Los primeros minutos me llenan de convencimiento: se puede vencer a Francia. Sin embargo, esos mismos primeros minutos me llenan de rabia: seguimos fallando en el último toque. Certeza de poder, incertidumbre respecto al temperamento de los nuestros para que la facultad devengue en realidad. Veo a Franco y me muestro en desacuerdo con Aguirre. Como periodista, recalco que no estoy de acuerdo; como aficionado, no termino de decidir si la mentada va para el “Guille”, a quien le digo así sólo porque Guillermo es demasiado largo, o al “Vasco por ver lo que otros no ven, más bien, pensaba yo, por hacer como que no ve lo que todos sabemos: que Franco no debe estar en el cuadro titular.
Durante esos minutos de igualdad en el marcador, no alcanzo a decidir si me quito los guantes para escribir con el poco movimiento de manos del que puede hacer uso gracias al frío o si permanezco atrapado en ellos, protegido de la temperatura, pero desarmado para laborar. Me llevo las manos a la cabeza cuando Vela falla una clara por tirar como defensa cuando es delantero. Platico con Edgar Valero y comentamos que el partido se puede ganar. Luego, la preocupación. El propio Vela se va lesionado y entra Barrera. Es la gran oportunidad para el jugador de los Pumas.
Hasta entonces, además de Aguirre y el Guille, el árbitro se convierte en el receptor de insultos. Todas las marca en contra nuestra. Platini sale a colación. Pensamos, Valero y yo, que el peso del hoy dirigente dentro de la FIFA es tan grande que se nota en el silbante.
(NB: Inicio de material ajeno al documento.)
**src/rtl/usr_pkg.sv**
```systemverilog
// Shared types for the universal shift register.
//   op_e    : shift mode encoding driven on the op port (5..7 reserved = hold)
//   state_e : burst FSM states
package usr_pkg;

  typedef enum logic [2:0] {
    OP_SHL = 3'd0,
    OP_SHR = 3'd1,
    OP_ROL = 3'd2,
    OP_ROR = 3'd3,
    OP_ASR = 3'd4
  } op_e;

  typedef enum logic {
    ST_IDLE  = 1'b0,
    ST_SHIFT = 1'b1
  } state_e;

endpackage

```
**src/rtl/usr_shift_unit.sv**
```systemverilog
// Combinational shift/rotate datapath shared by the single-step and burst paths.
// Ports:
//   q        in  WIDTH  current register contents
//   op       in  3      shift mode (usr_pkg::op_e values; 5..7 reserved)
//   ser_in   in  1      serial fill bit for SHL/SHR
//   next_q   out WIDTH  register contents after one shift
//   next_out out 1      bit shifted/rotated out by this shift
//   op_valid out 1      low for reserved modes; caller then holds q and ser_out
module usr_shift_unit
  import usr_pkg::*;
#(
  parameter int WIDTH = 8
) (
  input  logic [WIDTH-1:0] q,
  input  logic [2:0]       op,
  input  logic             ser_in,
  output logic [WIDTH-1:0] next_q,
  output logic             next_out,
  output logic             op_valid
);

  always_comb begin
    next_q   = q;
    next_out = 1'b0;
    op_valid = 1'b1;
    case (op)
      OP_SHL: begin
        next_q   = {q[WIDTH-2:0], ser_in};
        next_out = q[WIDTH-1];
      end
      OP_SHR: begin
        next_q   = {ser_in, q[WIDTH-1:1]};
        next_out = q[0];
      end
      OP_ROL: begin
        next_q   = {q[WIDTH-2:0], q[WIDTH-1]};
        next_out = q[WIDTH-1];
      end
      OP_ROR: begin
        next_q   = {q[0], q[WIDTH-1:1]};
        next_out = q[0];
      end
      OP_ASR: begin
        next_q   = {q[WIDTH-1], q[WIDTH-1:1]};
        next_out = q[0];
      end
      default: begin
        op_valid = 1'b0;
      end
    endcase
  end

endmodule

```
**src/rtl/universal_shift_reg.sv**
```systemverilog
// WIDTH-bit universal shift register with parallel load, single-step shifts
// and an autonomous burst of `count` shifts launched by one start strobe.
// Ports:
//   clk, rst        rising-edge clock, async active-high reset
//   load_en, d_load parallel load (highest priority, aborts a burst)
//   shift_en        single shift using live op (IDLE only)
//   op              shift mode, see usr_pkg::op_e
//   start, count    burst launch and shift count (IDLE only)
//   ser_in          serial fill bit, sampled on every shift edge
//   q               register contents
//   ser_out         last bit shifted/rotated out (registered)
//   busy            burst in progress
//   done            one-cycle pulse after a burst completes (or count=0 start)
//
// state    | meaning
// ST_IDLE  | waiting; accepts load_en > start > shift_en
// ST_SHIFT | burst running, one shift per edge with latched op_q until rem hits 1
module universal_shift_reg
  import usr_pkg::*;
#(
  parameter int WIDTH = 8,
  parameter int CNT_W = 8
) (
  input  logic             clk,
  input  logic             rst,
  input  logic             load_en,
  input  logic [WIDTH-1:0] d_load,
  input  logic             shift_en,
  input  logic [2:0]       op,
  input  logic             start,
  input  logic [CNT_W-1:0] count,
  input  logic             ser_in,
  output logic [WIDTH-1:0] q,
  output logic             ser_out,
  output logic             busy,
  output logic             done
);

  state_e           state;
  logic [CNT_W-1:0] rem;
  logic [2:0]       op_q;

  logic [2:0]       op_sel;
  logic [WIDTH-1:0] next_q;
  logic             next_out;
  logic             op_valid;

  // Live op steers single steps; a running burst ignores op changes.
  assign op_sel = (state == ST_SHIFT) ? op_q : op;

  usr_shift_unit #(.WIDTH(WIDTH)) u_shift (
    .q       (q),
    .op      (op_sel),
    .ser_in  (ser_in),
    .next_q  (next_q),
    .next_out(next_out),
    .op_valid(op_valid)
  );

  always_ff @(posedge clk or posedge rst) begin
    if (rst) begin
      state   <= ST_IDLE;
      q       <= '0;
      ser_out <= 1'b0;
      busy    <= 1'b0;
      done    <= 1'b0;
      rem     <= '0;
      op_q    <= '0;
    end else begin
      done <= 1'b0;
      case (state)
        ST_IDLE: begin
          if (load_en) begin
            q <= d_load;
          end else if (start) begin
            if (count != '0) begin
              op_q  <= op;
              rem   <= count;
              busy  <= 1'b1;
              state <= ST_SHIFT;
            end else begin
              done <= 1'b1;
            end
          end else if (shift_en && op_valid) begin
            q       <= next_q;
            ser_out <= next_out;
          end
        end
        ST_SHIFT: begin
          if (load_en) begin
            // abort: no done pulse
            q     <= d_load;
            rem   <= '0;
            busy  <= 1'b0;
            state <= ST_IDLE;
          end else begin
            // reserved op_q holds data but the burst still counts down
            if (op_valid) begin
              q       <= next_q;
              ser_out <= next_out;
            end
            rem <= rem - 1'b1;
            if (rem == CNT_W'(1)) begin
              busy  <= 1'b0;
              done  <= 1'b1;
              state <= ST_IDLE;
            end
          end
        end
        default: state <= ST_IDLE;
      endcase
    end
  end

endmodule

```
**config.mk**
```make
export PLATFORM = sky130hd
export DESIGN_NAME = universal_shift_reg
export DESIGN_NICKNAME = d
export VERILOG_FILES = /design/src/rtl/usr_pkg.sv /design/src/rtl/usr_shift_unit.sv /design/src/rtl/universal_shift_reg.sv
export SDC_FILE = /design/constraint.sdc
export NUM_CORES = 1
export LEC_CHECK = 0
export CORE_ASPECT_RATIO = 0.6
export CORE_MARGIN = 4
export CORE_UTILIZATION = 45
export CTS_CLUSTER_DIAMETER = 80
export DETAILED_ROUTE_END_ITERATION = 16
export PLACE_DENSITY = 0.74
export SYNTH_ARGS = -nofsm -noshare
export SYNTH_HDL_FRONTEND = slang
export SYNTH_SLANG_ARGS = --single-unit
```
**constraint.sdc**
```tcl
create_clock -name clk -period 1.6 [get_ports clk]
set_input_delay 0.4 -clock clk [delete_from_list [all_inputs] [get_ports clk]]
set_output_delay 0.4 -clock clk [all_outputs]
set_load 0.05 [all_outputs]
```
==> flow_summary.yaml, run 1 <==
finish:
  multi_input_comb_area_sq_um: 908
  finish.utilization_pct: 78.3
  drive_above_1_share_pct: 39.8
  fin_cells: 268
  final_nets: 254
  diodes: 0
  syn2layout_area_growth_pct: 58.6
  seqCellArea_sq_um: 577
  n_fill_cell: 187
die:
  rows: 15
  start_util_pct: 49.4
  die_w_um: 82.3
  die_area_sq_um: 4330
  core_sq_um: 3020
  ios: 36
  die_height_um: 52.6
global_route:
  groute.usage.overall_pct: 22.5
  grt_pass1_vias: 1484
  grt_pass1_wl_um: 7240
  antenna_found_initial: 0
  grt-ovfl-total: 0
  grt_start_max_net_pins: 24
critical_path:
  path_buf_inv: 1
  cp_max_fo: 8
  path_depth: 5
  start_kind: "input port"
  cp.required_ns: 1.78
  critical_path.top_delay_family: "simple AND/OR/NAND/NOR gates"
  critPathArrivalTime_ns: 1.76
  cpPeakStageDelay_ns: 0.47
  endpoint_kind: "flip-flop"
  slowest_stage: "clkdlybuf4s50_1"
  path_class: "input port to flip-flop"
  cp_cell_sequence: "clkdlybuf4s50_1, nor2b_4, mux2i_1, or3_4, o221ai_1"
  worst-r2r-cell-count: 6
cts:
  root_buffer: "clkbuf_8"
  cts_sinks: 23
  clock_path_buffers: 2
  clkTransAtPathRegs_ns: 0.08
  cts.htree.levels: 1
  hold_buffers: 0
  cts_tree: "yes"
  clock_latency_ns: 0.27
  cts_buffers: 3
pwr:
  leakagePower_nw: 1.07
  peakVddDrop_uv: 715
  powerDensity_nw_per_um2: 1120
  finalPower_mw: 2.66
flow_run:
  max_cap_violations: 0
synth:
  yosys_warnings: 0
  async_reset_ff_share_pct: 100
  synth_cell_type_count: 41
  synth_seq_cells: 23
  yosysSeqAreaShare_pct: 38.6
  syn_avg_cell_area_sq_um: 9.56
  syn_nets: 183
  syn_area_sq_um: 1490
  synth_edf_count: 0
  syn_inst: 156
  ys.flop_type: "dfrtp_1"
routing:
  viasPerCell: 5.84
  routed_wl_um: 4630
  drt_first_pass_iters: 4
  drc_errors: 0
  drt_iter0_drc: 143
  wl_per_cell_um: 17.3
  drt.antenna.violating_nets: 0
  vias: 1565
run_status:
  outcome: "finished clean"
sta:
  hold_viol_final: 0
  fin_crit_sh_pct: 99.1
  setup_violations: 0
  fin_hold_ws_ns: 0.428
  worst-slew-pin-transition_ns: 0.595
  rsz0062_at_grt: "yes"
  skew_ns: 0.00667
  fmax_mhz: 631
  timing.slew.headroom_pct: 60.1
  period_minus_slack_ns: 1.59
  drv_slew: 0
  setup_ws_ns: 0.0147
min_path:
  hold_path_class: "input port to flip-flop"
  holdPathStages: 3
place:
  portBuffers: 35
  routabilityCongestion: 0.854
  place_ws_ns: -0.574
  dp_hpwl_um: 3340
  numPlacedInstances: 258
state kept, by name (all words and copies together) (netlist names):
register,count
rem,8
ser_out,1
done,1
q,8
state,1
busy,1
op_q,3
kinds of logic (layout without fill, tap and decap cells):
kind of cell	count (synthesis)	in the layout	synth area share, %
mux	16	16	12.0
fa+ha+maj	2	2	1.68
flops	23	23	38.6
buf+inv	21	90	7.89
simple gates	47	47	16.9
compound gates	47	48	22.9
final timing paths:
path                          end  startpoint  slack, ns
max in group asynchronous   state         rst       0.88
max                          q[0]    shift_en       0.01
min                        rem[1]    count[1]       0.43
min in group asynchronous    q[7]         rst       0.46
max reg2reg                  busy      rem[5]       0.07
min reg2reg                rem[1]      rem[1]       0.54
cell usage after synthesis (all sizes together), types with 4 or more instances:
master  count  area [sq um]
a21oi      11          58.8
buf         5          57.6
dfrtp      23           576
inv        14          52.6
mux2        5          56.3
mux2i      11           123
nand2      13          48.8
nor2       18          75.1
nor3        4          20.0
o21ai      16           103
o221ai      7          61.3
layout make-up:
cell class                      instances  area share, %
Clock buffer                            3           1.75
Clock inverter                          1          0.212
Tap cell                               42           2.22
Inverter                               15           2.38
Sequential cell                        23           24.4
Timing Repair Buffer                   71           30.7
Multi-Input combinational cell        113           38.4
cells in the final DEF, fill, tap and decap left out, drive strengths merged:
master	netlist	routed
nor2	18	18
o211ai	1	1
o21ai	16	16
nor4	1	1
mux2i	11	11
clkbuf	1	5
nor4b	1	1
clkdlybuf4s15	0	2
o31a	2	3
dfrtp	23	23
a22oi	2	2
a2bb2oi	2	2
nand2	13	13
dlygate4sd2	0	7
buf	5	49
o221ai	7	7
o2bb2ai	1	1
or4	2	2
mux2	5	5
and3	1	1
a21oi	11	11
a32oi	1	1
nand3	1	1
ha	2	2
nor3	4	4
nor3b	1	1
nor2b	2	2
or3	2	2
a211oi	2	2
inv	14	14
clkdlybuf4s50	0	11
a21o	1	1
o21bai	1	1
nand2b	1	1
clkinv	1	2
per-layer routing:
metal | share of wire (%) | GRT usage (%)
met1 | 43 | 31.5
met2 | 45 | 33.5
met3 | 9.2 | 6.19
met4 | 3.5 | 6.91
met5 | 0 | 0
power by group:
| group | total [mW] | switching (mW) | internal (mW) | leakage, nW |
|---|---|---|---|---|
| sequential | 0.887 | 0.176 | 0.712 | 0.279 |
| clock | 0.380 | 0.205 | 0.174 | 0.0255 |
| combinational | 1.39 | 0.689 | 0.700 | 0.762 |
worst register-to-register path: stages (launching register included):
cell	delay, ns
dfrtp_1	0.43
nor3_4	0.24
nand2_2	0.08
nor4b_2	0.27
buf_4	0.17
o21ai_1	0.06
a21o_1	0.16
stage by stage:
stage          area (sq um)  TNS, ns
2_1_floorplan          1490        0
3_3_place_gp           2180    -9.00
3_5_place_dp           2180   -10.62
4_1_cts                2290        0
5_1_grt                2370   -0.121
6_report               2370        0
timing repair:
| action | in CTS | in global routing |
|---|---|---|
| setup endpoints to repair | 22 | 17 |
| cloned | 1 | 0 |
| buffers inserted | 2 | 3 |
| pin swaps | 10 | 12 |
| gates resized for setup | 33 | 20 |
(Power assumes the default switching activity.)
==> run 2, diff against run 1 <==
- ABC_CLOCK_PERIOD_IN_PS: not set -> 1600
==> results of run 2 <==
Same layout as run 1: the final DEF is identical, and so are final timing and power.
Se oye el silbatazo. Los jugadores se van a los vestidores y nosotros, es inevitable, volvemos a prestarle la debida atención al frío. Nos paramos para movernos un poco y continuamos sabiendo que se puede, pero también que seguimos con los males de siempre.
Durante dos o tres minutos del entretiempo, dudo si ir al baño o no. Tengo ganas. No lo puedo negar, pero el sólo hecho de exponerte al aire sudafricano hace que en ocasiones resistas lo más posible. Apuesto por lo segundo. Tomada la decisión, reviso la opinión de la gente en Twitter, leo los comentarios de mis amigos, trolls, y demás personas presentes en este blog e intercambio unos cuantos puntos de vista en el palco de prensa. Los quince minutos de receso se van demasiado rápido, tanto que no me da tiempo de sumergirme en el nerviosismo de saber que nuestra Selección se juega la vida en los próximos cuarenta y cinco minutos.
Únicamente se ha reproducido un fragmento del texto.